SASE New York – Alice Amsden Book Award Winner


The winner of the inaugural Alice Amsden Book Award of the Society for the Advancement of Socio-Economics is The Specter of Global China: Politics, Labor, and Foreign Investment in Africa, by Ching Kwan Lee, Professor of Sociology at the University of California, Los Angeles.

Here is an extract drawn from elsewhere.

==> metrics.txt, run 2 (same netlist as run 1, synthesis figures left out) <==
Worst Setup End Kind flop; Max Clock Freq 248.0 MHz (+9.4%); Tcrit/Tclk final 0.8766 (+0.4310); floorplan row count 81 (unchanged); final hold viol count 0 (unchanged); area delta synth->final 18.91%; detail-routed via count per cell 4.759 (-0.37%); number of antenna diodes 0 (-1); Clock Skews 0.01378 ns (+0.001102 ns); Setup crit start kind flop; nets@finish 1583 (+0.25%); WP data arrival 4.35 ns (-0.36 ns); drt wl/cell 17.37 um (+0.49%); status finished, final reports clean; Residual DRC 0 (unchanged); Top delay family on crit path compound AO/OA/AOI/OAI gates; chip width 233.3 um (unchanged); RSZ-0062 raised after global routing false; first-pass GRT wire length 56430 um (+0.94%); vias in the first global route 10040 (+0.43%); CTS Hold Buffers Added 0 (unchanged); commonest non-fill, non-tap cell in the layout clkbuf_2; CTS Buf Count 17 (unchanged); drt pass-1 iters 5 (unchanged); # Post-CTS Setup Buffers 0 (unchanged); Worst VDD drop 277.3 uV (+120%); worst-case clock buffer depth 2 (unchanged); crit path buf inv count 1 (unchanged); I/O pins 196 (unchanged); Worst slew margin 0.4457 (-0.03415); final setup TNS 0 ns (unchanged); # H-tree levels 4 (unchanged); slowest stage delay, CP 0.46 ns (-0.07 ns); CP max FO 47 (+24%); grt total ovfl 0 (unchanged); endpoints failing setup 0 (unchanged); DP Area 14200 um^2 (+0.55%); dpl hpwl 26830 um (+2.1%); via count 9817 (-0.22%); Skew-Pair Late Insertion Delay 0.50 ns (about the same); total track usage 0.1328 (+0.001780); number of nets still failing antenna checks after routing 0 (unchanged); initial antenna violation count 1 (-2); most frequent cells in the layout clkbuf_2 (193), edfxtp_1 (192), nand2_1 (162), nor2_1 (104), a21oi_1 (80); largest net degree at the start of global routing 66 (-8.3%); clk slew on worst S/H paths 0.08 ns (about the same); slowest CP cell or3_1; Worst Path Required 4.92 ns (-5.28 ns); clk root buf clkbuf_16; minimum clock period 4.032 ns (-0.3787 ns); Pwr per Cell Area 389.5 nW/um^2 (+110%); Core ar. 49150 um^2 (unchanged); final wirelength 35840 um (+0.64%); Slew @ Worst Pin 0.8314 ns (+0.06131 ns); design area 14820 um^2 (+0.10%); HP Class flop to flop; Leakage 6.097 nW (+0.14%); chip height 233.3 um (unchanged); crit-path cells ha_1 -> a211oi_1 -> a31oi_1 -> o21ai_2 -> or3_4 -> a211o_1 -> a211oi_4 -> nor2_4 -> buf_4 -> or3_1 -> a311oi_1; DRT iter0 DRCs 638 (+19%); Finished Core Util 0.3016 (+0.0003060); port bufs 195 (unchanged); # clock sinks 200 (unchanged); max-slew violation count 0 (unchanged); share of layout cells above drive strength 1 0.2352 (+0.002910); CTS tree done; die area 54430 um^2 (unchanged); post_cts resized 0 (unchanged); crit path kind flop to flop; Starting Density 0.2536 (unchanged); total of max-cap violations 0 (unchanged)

Explaining its decision, the Book Award Committee wrote:

“Ching Kwan Lee’s book is an impressive theoretical and empirical achievement in socio-economics.  Rooted in six years of ethnographic study of copper mines and construction sites in Zambia, Lee presents a compelling case for “varieties of global capital”, distinguishing between Chinese state capital and global private capital in terms of business objectives, labor practices, management ethos, and political engagement with Zambia.  The result is a nuanced understanding of Chinese investment in Africa, that goes beyond a simplistic image conveyed in the media.  Lee’s account is highly readable, empathetic with real voices of people she encountered, and wonderfully reflexive throughout and in her appendix titled ‘an ethnographer’s odyssey’.  With wide-ranging policy implications for economic development, this scholarly work represents the very best of comparative sociology and ethnography.”

The Alice Amsden Book Award will be given annually for the best book that breaks new ground in the study of economic behavior and/or its policy implications with regard to societal, institutional, historical, philosophical, psychological, and ethical factors. The prize comes with an award of $2,000.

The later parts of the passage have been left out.